Responding at the conclusion of the five-day AI Impact Summit that took place in New Delhi, India, Erika Guevara Rosas, Senior Director of Research, Advocacy Policy and Campaigns at Amnesty International, said:
“It is unfortunate that the rhetoric of the AI impact Summit stood in stark contrast with the realities of harmful deployment of artificial intelligence (AI) systems in India, where these systems are powering a state-led agenda of authoritarian practices that is entrenching state and corporate control. The civic space is shrinking at an unprecedented speed and marginalized communities impacted by AI systems face constant harm and are demonized.
“While India was lauded by world leaders for its technological progress, the human rights concerns arising out of technology deployment in the country were papered over. Amnesty International’s own research has shown that the deployment of harmful technologies such as facial recognition and automation in the public sector have threatened the right to privacy and social protection in India and have led to discrimination and exclusion of marginalized communities. Systems of mass surveillance are being expanded in an already pernicious context of rights abuses.
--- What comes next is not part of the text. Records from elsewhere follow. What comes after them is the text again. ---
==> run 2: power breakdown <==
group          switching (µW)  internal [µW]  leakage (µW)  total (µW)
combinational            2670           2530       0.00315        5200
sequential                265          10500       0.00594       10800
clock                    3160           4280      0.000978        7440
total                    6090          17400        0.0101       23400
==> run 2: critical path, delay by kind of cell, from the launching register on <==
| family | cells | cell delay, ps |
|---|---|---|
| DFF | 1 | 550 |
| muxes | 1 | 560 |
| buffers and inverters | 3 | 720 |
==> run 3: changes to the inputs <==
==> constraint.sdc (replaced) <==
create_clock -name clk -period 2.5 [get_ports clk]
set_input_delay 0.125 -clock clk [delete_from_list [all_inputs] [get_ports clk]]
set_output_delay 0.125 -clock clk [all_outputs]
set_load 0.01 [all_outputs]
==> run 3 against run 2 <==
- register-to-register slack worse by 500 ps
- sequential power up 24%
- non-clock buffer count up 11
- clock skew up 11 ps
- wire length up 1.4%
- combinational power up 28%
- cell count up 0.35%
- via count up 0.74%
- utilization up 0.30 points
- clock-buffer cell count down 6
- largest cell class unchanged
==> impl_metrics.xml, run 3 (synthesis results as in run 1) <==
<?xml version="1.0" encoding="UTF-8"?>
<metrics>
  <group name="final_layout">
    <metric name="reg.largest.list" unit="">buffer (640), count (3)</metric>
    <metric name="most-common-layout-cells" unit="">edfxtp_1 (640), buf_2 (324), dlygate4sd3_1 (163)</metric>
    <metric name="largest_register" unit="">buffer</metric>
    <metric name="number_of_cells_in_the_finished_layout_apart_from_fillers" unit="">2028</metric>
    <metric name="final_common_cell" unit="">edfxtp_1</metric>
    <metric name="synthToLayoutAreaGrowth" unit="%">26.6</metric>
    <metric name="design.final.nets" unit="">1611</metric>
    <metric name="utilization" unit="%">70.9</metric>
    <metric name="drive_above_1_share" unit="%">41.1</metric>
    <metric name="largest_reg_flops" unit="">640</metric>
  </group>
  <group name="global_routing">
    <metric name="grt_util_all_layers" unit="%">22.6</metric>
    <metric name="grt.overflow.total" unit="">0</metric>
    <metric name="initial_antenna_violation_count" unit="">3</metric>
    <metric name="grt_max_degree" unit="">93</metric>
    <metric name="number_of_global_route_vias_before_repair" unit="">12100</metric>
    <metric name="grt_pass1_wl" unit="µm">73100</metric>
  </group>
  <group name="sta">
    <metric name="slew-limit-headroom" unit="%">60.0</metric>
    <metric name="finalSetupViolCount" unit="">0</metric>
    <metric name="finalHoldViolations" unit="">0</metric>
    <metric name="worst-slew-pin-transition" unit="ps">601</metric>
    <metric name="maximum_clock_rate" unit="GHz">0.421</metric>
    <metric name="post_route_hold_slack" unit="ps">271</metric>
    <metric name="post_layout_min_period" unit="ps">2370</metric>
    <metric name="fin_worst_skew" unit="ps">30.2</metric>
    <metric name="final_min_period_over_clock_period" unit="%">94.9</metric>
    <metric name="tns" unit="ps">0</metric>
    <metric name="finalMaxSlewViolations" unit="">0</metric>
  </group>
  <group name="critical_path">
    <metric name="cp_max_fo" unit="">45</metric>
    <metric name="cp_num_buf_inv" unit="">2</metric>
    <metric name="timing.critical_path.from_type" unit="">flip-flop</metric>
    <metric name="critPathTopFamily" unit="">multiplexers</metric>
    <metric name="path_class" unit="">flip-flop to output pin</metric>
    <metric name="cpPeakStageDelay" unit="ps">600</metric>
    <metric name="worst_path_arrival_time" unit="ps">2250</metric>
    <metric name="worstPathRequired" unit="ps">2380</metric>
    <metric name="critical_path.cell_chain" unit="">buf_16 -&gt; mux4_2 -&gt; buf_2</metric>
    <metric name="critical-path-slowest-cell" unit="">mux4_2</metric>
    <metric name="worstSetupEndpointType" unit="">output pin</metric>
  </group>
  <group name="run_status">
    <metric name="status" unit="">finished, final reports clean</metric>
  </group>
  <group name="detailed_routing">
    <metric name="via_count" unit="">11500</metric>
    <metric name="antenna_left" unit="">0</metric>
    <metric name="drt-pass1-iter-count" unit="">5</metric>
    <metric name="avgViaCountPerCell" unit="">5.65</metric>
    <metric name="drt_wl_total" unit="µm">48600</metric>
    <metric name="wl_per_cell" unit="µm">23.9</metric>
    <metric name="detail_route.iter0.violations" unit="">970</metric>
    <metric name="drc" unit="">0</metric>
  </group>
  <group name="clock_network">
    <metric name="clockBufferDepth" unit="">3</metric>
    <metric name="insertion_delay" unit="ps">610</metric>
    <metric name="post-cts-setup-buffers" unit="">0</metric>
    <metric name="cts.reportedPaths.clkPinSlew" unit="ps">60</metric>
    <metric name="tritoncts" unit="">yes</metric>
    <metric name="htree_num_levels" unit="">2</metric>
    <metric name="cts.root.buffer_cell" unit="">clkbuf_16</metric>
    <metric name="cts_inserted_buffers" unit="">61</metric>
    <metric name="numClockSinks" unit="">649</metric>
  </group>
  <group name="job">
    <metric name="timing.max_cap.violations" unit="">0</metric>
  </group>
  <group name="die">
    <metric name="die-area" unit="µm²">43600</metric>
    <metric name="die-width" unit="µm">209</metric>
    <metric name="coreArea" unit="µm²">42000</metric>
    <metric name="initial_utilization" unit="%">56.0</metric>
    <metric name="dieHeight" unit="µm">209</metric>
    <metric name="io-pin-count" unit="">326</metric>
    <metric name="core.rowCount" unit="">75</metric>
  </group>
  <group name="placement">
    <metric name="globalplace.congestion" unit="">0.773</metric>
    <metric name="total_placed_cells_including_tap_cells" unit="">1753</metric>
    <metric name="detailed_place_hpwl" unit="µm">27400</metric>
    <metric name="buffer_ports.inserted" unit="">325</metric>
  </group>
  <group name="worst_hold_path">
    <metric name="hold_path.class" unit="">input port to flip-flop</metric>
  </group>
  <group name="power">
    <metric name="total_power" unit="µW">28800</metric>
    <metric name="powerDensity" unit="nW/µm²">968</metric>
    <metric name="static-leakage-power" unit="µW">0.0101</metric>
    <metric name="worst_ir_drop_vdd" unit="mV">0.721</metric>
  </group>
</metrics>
[src/hw/dma_pkg.sv]
`default_nettype none

package dma_pkg;

  ////////////////////////////////////////
  // Sizes and constants

  // Byte address and data word widths
  localparam int ADDR_WIDTH = 32;
  localparam int DATA_WIDTH = 32;
  // Two type bits on top of one data word
  localparam int FLIT_WIDTH = 34;
  localparam int FLIT_TYPE_WIDTH = 2;
  localparam int TILE_WIDTH = 5;
  localparam int SIZE_WIDTH = 14;
  // Id of this tile on the NoC
  localparam logic [TILE_WIDTH-1:0] TILE_ID = 5'd3;
  // Input buffer holds one maximum size packet
  localparam int PACKET_DEPTH = 16;
  localparam int PKT_PTR_WIDTH = $clog2(PACKET_DEPTH);
  localparam int PKT_CNT_WIDTH = $clog2(PACKET_DEPTH + 1);
  // Header and address flit leave the rest of a response for data
  localparam int MAX_READ_WORDS = PACKET_DEPTH - 2;
  localparam int READ_FIFO_DEPTH = 3;
  // Address step between consecutive words
  localparam int WORD_BYTES = 4;
  localparam logic [2:0] PACKET_CLASS_DMA = 3'd2;

  ////////////////////////////////////////
  // Encodings

  typedef enum logic [1:0] {
    FLIT_HEADER  = 2'b01,
    FLIT_PAYLOAD = 2'b00,
    FLIT_LAST    = 2'b10,
    FLIT_SINGLE  = 2'b11
  } flit_type_e;

  typedef enum logic [1:0] {
    PKT_L2R_REQ  = 2'b00,
    PKT_L2R_RESP = 2'b10,
    PKT_R2L_REQ  = 2'b01,
    PKT_R2L_RESP = 2'b11
  } packet_type_e;

  typedef enum logic [3:0] {
    ST_IDLE,
    ST_DISCARD,
    ST_L2R_ADDR,
    ST_L2R_DATA,
    ST_L2R_RESP,
    ST_R2L_LADDR,
    ST_R2L_RADDR,
    ST_R2L_HDR,
    ST_R2L_ADDR,
    ST_R2L_DATA
  } ctrl_state_e;

  ////////////////////////////////////////
  // Bundles

  typedef struct packed {
    flit_type_e                                ftype;
    logic [FLIT_WIDTH-FLIT_TYPE_WIDTH-1:0]     content;
  } flit_t;

  // Header flit content, destination in the top bits
  typedef struct packed {
    logic [TILE_WIDTH-1:0] dest;
    logic [2:0]            pclass;
    logic [TILE_WIDTH-1:0] src;
    packet_type_e          ptype;
    logic [1:0]            id;
    logic                  req_last;
    logic [SIZE_WIDTH-1:0] size;
  } dma_hdr_t;

  typedef struct packed {
    logic [ADDR_WIDTH-1:0] adr;
    logic [DATA_WIDTH-1:0] dat;
    logic                  we;
    logic                  cyc;
    logic                  stb;
  } wb_req_t;

  typedef struct packed {
    logic [DATA_WIDTH-1:0] dat;
    logic                  ack;
  } wb_rsp_t;

  // LAST and SINGLE both close a packet
  function automatic logic is_last_flit(flit_type_e t);
    return (t == FLIT_LAST) || (t == FLIT_SINGLE);
  endfunction

endpackage

`default_nettype wire

[src/hw/dma_packet_buffer.sv]
`timescale 1ns/10ps
`default_nettype none

module dma_packet_buffer (
  input  wire logic           clk,
  input  wire logic           rst,
  // Flits from the NoC
  input  wire dma_pkg::flit_t in_flit_i,
  input  wire logic           in_valid_i,
  output logic                in_ready_o,
  // Flits toward the control block once their packet is complete
  output dma_pkg::flit_t      out_flit_o,
  output logic                out_valid_o,
  input  wire logic           out_ready_i
);

  ////////////////////////////////////////
  // Storage and pointers

  dma_pkg::flit_t mem [dma_pkg::PACKET_DEPTH];

  // Pointers wrap on their own since the depth is a power of two
  logic [dma_pkg::PKT_PTR_WIDTH-1:0] wr_ptr;
  logic [dma_pkg::PKT_PTR_WIDTH-1:0] rd_ptr;
  // Flits stored and complete packets stored
  logic [dma_pkg::PKT_CNT_WIDTH-1:0] count;
  logic [dma_pkg::PKT_CNT_WIDTH-1:0] pkt_count;
  logic wr_en;
  logic rd_en;
  logic wr_last;
  logic rd_last;

  assign in_ready_o = count < dma_pkg::PKT_CNT_WIDTH'(dma_pkg::PACKET_DEPTH);
  assign out_valid_o = pkt_count != '0;
  assign out_flit_o = mem[rd_ptr];

  assign wr_en = in_valid_i && in_ready_o;
  assign rd_en = out_valid_o && out_ready_i;
  assign wr_last = dma_pkg::is_last_flit(in_flit_i.ftype);
  assign rd_last = dma_pkg::is_last_flit(out_flit_o.ftype);

  always_ff @(posedge clk) begin
    if (wr_en) begin
      mem[wr_ptr] <= in_flit_i;
    end
  end

  always_ff @(posedge clk) begin
    if (rst) begin
      wr_ptr <= '0;
      rd_ptr <= '0;
      count <= '0;
      pkt_count <= '0;
    end else begin
      if (wr_en) begin
        wr_ptr <= wr_ptr + 1'b1;
      end
      if (rd_en) begin
        rd_ptr <= rd_ptr + 1'b1;
      end
      if (wr_en && !rd_en) begin
        count <= count + 1'b1;
      end else if (!wr_en && rd_en) begin
        count <= count - 1'b1;
      end
      // Packet becomes visible the cycle after its closing flit lands
      if ((wr_en && wr_last) && !(rd_en && rd_last)) begin
        pkt_count <= pkt_count + 1'b1;
      end else if (!(wr_en && wr_last) && (rd_en && rd_last)) begin
        pkt_count <= pkt_count - 1'b1;
      end
    end
  end

  // A full buffer must hold a complete packet or it never drains
  a_full_has_packet: assert property (@(posedge clk) disable iff (rst)
    (count == dma_pkg::PKT_CNT_WIDTH'(dma_pkg::PACKET_DEPTH)) |-> (pkt_count != '0));
  // Packet count only offers flits that are really stored
  a_no_read_empty: assert property (@(posedge clk) disable iff (rst)
    rd_en |-> (count != '0) && (pkt_count <= count));

endmodule

`default_nettype wire

[src/hw/dma_read_fifo.sv]
`timescale 1ns/10ps
`default_nettype none

module dma_read_fifo (
  input  wire logic                           clk,
  input  wire logic                           rst,
  // Write side, one word per read ack
  input  wire logic                           push_i,
  input  wire logic [dma_pkg::DATA_WIDTH-1:0] data_i,
  // Read side, one word per accepted data flit
  input  wire logic                           pop_i,
  output logic                                valid_o,
  output logic [dma_pkg::DATA_WIDTH-1:0]      data_o,
  output logic                                full_o
);

  ////////////////////////////////////////
  // Shift register

  logic [dma_pkg::READ_FIFO_DEPTH-1:0][dma_pkg::DATA_WIDTH-1:0] mem;
  logic [dma_pkg::READ_FIFO_DEPTH-1:0][dma_pkg::DATA_WIDTH-1:0] mem_nxt;
  // One-hot fill position, bit 0 set means empty, top bit set means full
  logic [dma_pkg::READ_FIFO_DEPTH:0] pos;
  // Entry that takes a pushed word, one lower when popping at once
  logic [dma_pkg::READ_FIFO_DEPTH-1:0] wr_sel;

  assign valid_o = !pos[0];
  assign full_o = pos[dma_pkg::READ_FIFO_DEPTH];
  // Head is always entry zero
  assign data_o = mem[0];
  assign wr_sel = pop_i ? pos[dma_pkg::READ_FIFO_DEPTH:1] : pos[dma_pkg::READ_FIFO_DEPTH-1:0];

  always_comb begin
    mem_nxt = mem;
    if (pop_i) begin
      for (int i = 0; i < dma_pkg::READ_FIFO_DEPTH - 1; i++) begin
        mem_nxt[i] = mem[i+1];
      end
    end
    for (int i = 0; i < dma_pkg::READ_FIFO_DEPTH; i++) begin
      if (push_i && wr_sel[i]) begin
        mem_nxt[i] = data_i;
      end
    end
  end

  always_ff @(posedge clk) begin
    mem <= mem_nxt;
  end

  always_ff @(posedge clk) begin
    if (rst) begin
      pos <= {{dma_pkg::READ_FIFO_DEPTH{1'b0}}, 1'b1};
    end else if (push_i && !pop_i) begin
      pos <= pos << 1;
    end else if (!push_i && pop_i) begin
      pos <= pos >> 1;
    end
  end

  // Control block stalls Wishbone reads before the FIFO overflows
  a_no_overflow: assert property (@(posedge clk) disable iff (rst)
    (push_i && full_o) |-> pop_i);
  // Data flits are only sent from a filled FIFO
  a_no_underflow: assert property (@(posedge clk) disable iff (rst) pop_i |-> valid_o);

endmodule

`default_nettype wire

[src/hw/dma_target.sv]
`timescale 1ns/10ps
`default_nettype none

module dma_target (
  input  wire logic             clk,
  input  wire logic             rst,
  // NoC request input
  input  wire dma_pkg::flit_t   noc_in_flit_i,
  input  wire logic             noc_in_valid_i,
  output logic                  noc_in_ready_o,
  // NoC response output
  output dma_pkg::flit_t        noc_out_flit_o,
  output logic                  noc_out_valid_o,
  input  wire logic             noc_out_ready_i,
  // Wishbone master port
  output dma_pkg::wb_req_t      wb_req_o,
  input  wire dma_pkg::wb_rsp_t wb_rsp_i
);

  ////////////////////////////////////////
  // Buffer to control block

  dma_pkg::flit_t buf_flit;
  logic           buf_valid;
  logic           buf_ready;

  // Control block to read FIFO
  logic                           fifo_push;
  logic                           fifo_pop;
  logic                           fifo_valid;
  logic [dma_pkg::DATA_WIDTH-1:0] fifo_data;
  logic                           fifo_full;

  // Whole packets only reach the FSM
  dma_packet_buffer dma_packet_buffer_i (
    .clk         (clk),
    .rst         (rst),
    .in_flit_i   (noc_in_flit_i),
    .in_valid_i  (noc_in_valid_i),
    .in_ready_o  (noc_in_ready_o),
    .out_flit_o  (buf_flit),
    .out_valid_o (buf_valid),
    .out_ready_i (buf_ready)
  );

  dma_target_ctrl dma_target_ctrl_i (
    .clk          (clk),
    .rst          (rst),
    .req_flit_i   (buf_flit),
    .req_valid_i  (buf_valid),
    .req_ready_o  (buf_ready),
    .resp_flit_o  (noc_out_flit_o),
    .resp_valid_o (noc_out_valid_o),
    .resp_ready_i (noc_out_ready_i),
    .wb_req_o     (wb_req_o),
    .wb_rsp_i     (wb_rsp_i),
    .fifo_push_o  (fifo_push),
    .fifo_pop_o   (fifo_pop),
    .fifo_valid_i (fifo_valid),
    .fifo_data_i  (fifo_data),
    .fifo_full_i  (fifo_full)
  );

  // Read data waits here while the NoC stalls
  dma_read_fifo dma_read_fifo_i (
    .clk     (clk),
    .rst     (rst),
    .push_i  (fifo_push),
    .data_i  (wb_rsp_i.dat),
    .pop_i   (fifo_pop),
    .valid_o (fifo_valid),
    .data_o  (fifo_data),
    .full_o  (fifo_full)
  );

endmodule

`default_nettype wire

[src/hw/dma_target_ctrl.sv]
`timescale 1ns/10ps
`default_nettype none

module dma_target_ctrl (
  input  wire logic                           clk,
  input  wire logic                           rst,
  // Request flits from the packet buffer
  input  wire dma_pkg::flit_t                 req_flit_i,
  input  wire logic                           req_valid_i,
  output logic                                req_ready_o,
  // Response flits to the NoC
  output dma_pkg::flit_t                      resp_flit_o,
  output logic                                resp_valid_o,
  input  wire logic                           resp_ready_i,
  // Wishbone master
  output dma_pkg::wb_req_t                    wb_req_o,
  input  wire dma_pkg::wb_rsp_t               wb_rsp_i,
  // Read FIFO
  output logic                                fifo_push_o,
  output logic                                fifo_pop_o,
  input  wire logic                           fifo_valid_i,
  input  wire logic [dma_pkg::DATA_WIDTH-1:0] fifo_data_i,
  input  wire logic                           fifo_full_i
);

  dma_pkg::ctrl_state_e state;
  dma_pkg::ctrl_state_e state_nxt;

  // Request fields from the header
  logic [dma_pkg::TILE_WIDTH-1:0] src_tile;
  logic [1:0]                     pkt_id;
  logic [dma_pkg::SIZE_WIDTH-1:0] req_size;
  logic                           req_last;
  // Local word address and remote address of a read
  logic [dma_pkg::ADDR_WIDTH-1:0] laddr;
  logic [dma_pkg::ADDR_WIDTH-1:0] raddr;
  // Words acked on the bus and data flits sent
  logic [dma_pkg::SIZE_WIDTH-1:0] rd_count;
  logic [dma_pkg::SIZE_WIDTH-1:0] tx_count;

  dma_pkg::dma_hdr_t hdr_in;
  dma_pkg::dma_hdr_t hdr_out;
  logic req_fire;
  logic resp_fire;
  logic req_last_flit;
  logic size_bad;
  logic wr_go;
  logic rd_go;
  logic wb_ack;
  logic tx_last;

  assign hdr_in = dma_pkg::dma_hdr_t'(req_flit_i.content);
  assign req_fire = req_valid_i && req_ready_o;
  assign resp_fire = resp_valid_o && resp_ready_i;
  assign req_last_flit = dma_pkg::is_last_flit(req_flit_i.ftype);
  // Reads outside 1 to MAX_READ_WORDS words are not served
  assign size_bad = (hdr_in.size == '0) ||
                    (hdr_in.size > dma_pkg::SIZE_WIDTH'(dma_pkg::MAX_READ_WORDS));

  ////////////////////////////////////////
  // Wishbone master

  // One write per payload word, the buffer always holds the whole packet
  assign wr_go = (state == dma_pkg::ST_L2R_DATA) && req_valid_i;
  // Reads run from the response address flit on, paused by a full FIFO
  assign rd_go = ((state == dma_pkg::ST_R2L_ADDR) || (state == dma_pkg::ST_R2L_DATA)) &&
                 !fifo_full_i && (rd_count != req_size);
  assign wb_ack = wb_rsp_i.ack && wb_req_o.stb;

  always_comb begin
    wb_req_o.adr = laddr;
    wb_req_o.dat = wr_go ? req_flit_i.content : '0;
    wb_req_o.we = wr_go;
    // Classic cycles, cycle and strobe move together
    wb_req_o.cyc = wr_go || rd_go;
    wb_req_o.stb = wr_go || rd_go;
  end

  assign fifo_push_o = rd_go && wb_rsp_i.ack;
  assign fifo_pop_o = (state == dma_pkg::ST_R2L_DATA) && resp_fire;
  assign tx_last = tx_count == (req_size - 1'b1);

  ////////////////////////////////////////
  // Response flits

  always_comb begin
    hdr_out = '0;
    hdr_out.dest = src_tile;
    hdr_out.pclass = dma_pkg::PACKET_CLASS_DMA;
    hdr_out.src = dma_pkg::TILE_ID;
    hdr_out.id = pkt_id;
    resp_valid_o = 1'b0;
    resp_flit_o.ftype = dma_pkg::FLIT_PAYLOAD;
    resp_flit_o.content = '0;
    case (state)
      dma_pkg::ST_L2R_RESP: begin
        // Write acknowledge fits in one flit
        hdr_out.ptype = dma_pkg::PKT_L2R_RESP;
        resp_valid_o = 1'b1;
        resp_flit_o.ftype = dma_pkg::FLIT_SINGLE;
        resp_flit_o.content = hdr_out;
      end
      dma_pkg::ST_R2L_HDR: begin
        hdr_out.ptype = dma_pkg::PKT_R2L_RESP;
        hdr_out.req_last = 1'b1;
        hdr_out.size = req_size;
        resp_valid_o = 1'b1;
        resp_flit_o.ftype = dma_pkg::FLIT_HEADER;
        resp_flit_o.content = hdr_out;
      end
      dma_pkg::ST_R2L_ADDR: begin
        resp_valid_o = 1'b1;
        resp_flit_o.content = raddr;
      end
      dma_pkg::ST_R2L_DATA: begin
        // Data straight from the FIFO head
        resp_valid_o = fifo_valid_i;
        resp_flit_o.ftype = tx_last ? dma_pkg::FLIT_LAST : dma_pkg::FLIT_PAYLOAD;
        resp_flit_o.content = fifo_data_i;
      end
      default: begin
        resp_valid_o = 1'b0;
      end
    endcase
  end

  ////////////////////////////////////////
  // FSM

  always_comb begin
    state_nxt = state;
    req_ready_o = 1'b0;
    case (state)
      dma_pkg::ST_IDLE: begin
        req_ready_o = 1'b1;
        // Header-only packets carry no request and are dropped here
        if (req_valid_i && !req_last_flit) begin
          if (hdr_in.ptype == dma_pkg::PKT_L2R_REQ) begin
            state_nxt = dma_pkg::ST_L2R_ADDR;
          end else if (hdr_in.ptype == dma_pkg::PKT_R2L_REQ && !size_bad) begin
            state_nxt = dma_pkg::ST_R2L_LADDR;
          end else begin
            state_nxt = dma_pkg::ST_DISCARD;
          end
        end
      end
      dma_pkg::ST_DISCARD: begin
        req_ready_o = 1'b1;
        if (req_valid_i && req_last_flit) begin
          state_nxt = dma_pkg::ST_IDLE;
        end
      end
      dma_pkg::ST_L2R_ADDR: begin
        req_ready_o = 1'b1;
        if (req_valid_i) begin
          if (!req_last_flit) begin
            state_nxt = dma_pkg::ST_L2R_DATA;
          end else begin
            state_nxt = req_last ? dma_pkg::ST_L2R_RESP : dma_pkg::ST_IDLE;
          end
        end
      end
      dma_pkg::ST_L2R_DATA: begin
        // Payload flit leaves the buffer with its ack
        req_ready_o = wb_ack;
        if (wb_ack && req_last_flit) begin
          state_nxt = req_last ? dma_pkg::ST_L2R_RESP : dma_pkg::ST_IDLE;
        end
      end
      dma_pkg::ST_L2R_RESP: begin
        if (resp_ready_i) begin
          state_nxt = dma_pkg::ST_IDLE;
        end
      end
      dma_pkg::ST_R2L_LADDR: begin
        req_ready_o = 1'b1;
        if (req_valid_i) begin
          state_nxt = dma_pkg::ST_R2L_RADDR;
        end
      end
      dma_pkg::ST_R2L_RADDR: begin
        req_ready_o = 1'b1;
        if (req_valid_i) begin
          state_nxt = dma_pkg::ST_R2L_HDR;
        end
      end
      dma_pkg::ST_R2L_HDR: begin
        if (resp_ready_i) begin
          state_nxt = dma_pkg::ST_R2L_ADDR;
        end
      end
      dma_pkg::ST_R2L_ADDR: begin
        if (resp_ready_i) begin
          state_nxt = dma_pkg::ST_R2L_DATA;
        end
      end
      dma_pkg::ST_R2L_DATA: begin
        if (resp_fire && tx_last) begin
          state_nxt = dma_pkg::ST_IDLE;
        end
      end
      default: begin
        state_nxt = dma_pkg::ST_IDLE;
      end
    endcase
  end

  always_ff @(posedge clk) begin
    if (rst) begin
      state <= dma_pkg::ST_IDLE;
      rd_count <= '0;
      tx_count <= '0;
    end else begin
      state <= state_nxt;
      if (state == dma_pkg::ST_IDLE) begin
        rd_count <= '0;
        tx_count <= '0;
      end else begin
        if (fifo_push_o) begin
          rd_count <= rd_count + 1'b1;
        end
        if (fifo_pop_o) begin
          tx_count <= tx_count + 1'b1;
        end
      end
    end
  end

  always_ff @(posedge clk) begin
    if (state == dma_pkg::ST_IDLE && req_fire) begin
      src_tile <= hdr_in.src;
      pkt_id <= hdr_in.id;
      req_size <= hdr_in.size;
      req_last <= hdr_in.req_last;
    end
    // Local address steps one word per ack, for writes and reads alike
    if ((state == dma_pkg::ST_L2R_ADDR || state == dma_pkg::ST_R2L_LADDR) && req_fire) begin
      laddr <= req_flit_i.content;
    end else if (wb_ack) begin
      laddr <= laddr + dma_pkg::WORD_BYTES;
    end
    if (state == dma_pkg::ST_R2L_RADDR && req_fire) begin
      raddr <= req_flit_i.content;
    end
  end

  // Wishbone request holds until the slave acks it
  a_wb_hold: assert property (@(posedge clk) disable iff (rst)
    (wb_req_o.stb && !wb_rsp_i.ack) |=> (wb_req_o.stb && $stable(wb_req_o)));
  // Offered response flit holds under back-pressure
  a_resp_hold: assert property (@(posedge clk) disable iff (rst)
    (resp_valid_o && !resp_ready_i) |=> (resp_valid_o && $stable(resp_flit_o)));

endmodule

`default_nettype wire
“The Summit’s push on sovereignty, innovation and ‘democratisation’ feeds a global trend of turning AI into a race predicated on power accumulation and economic growth at all costs, rather than the collective global action needed to interrupt this. Achieving such a goal would only be possible if the Summit included strong civil society and impacted community engagement on rights concerns which was woefully absent from the start.
“To date, AI summits have failed to advance the necessary regulations for a digitally safe future. If there is one clear takeaway from the India AI Impact Summit, it is that these gatherings have time and again proven largely irrelevant and ineffective at advancing binding rights protections or the safeguards necessary in the context of immense AI investment. Each year and at each summit, the gulf between state action to safeguard people’s rights and wellbeing, and an increasingly unchecked powerful AI industry keeps growing. They have advanced techno-solutionist narratives and soft governance instruments, where industry and government deepen their alliances.
“States must urgently course‑correct the current AI trajectory, adopt binding guardrails that draw clear prohibitions around technologies that are incompatible with human rights, and create meaningful mechanisms for public participation so that people can genuinely shape the technological futures they want.”
Background
The India AI Impact Summit took place from 16 to 20 February in New Delhi, India.
In 2024, Amnesty International documented how public sector automated system in India’s state of Telangana excludes thousands of people from accessing social protection measures, including those related to food security, income, and housing.
In 2021, Amnesty International investigated the human rights impacts of facial recognition technology in Hyderabad, India.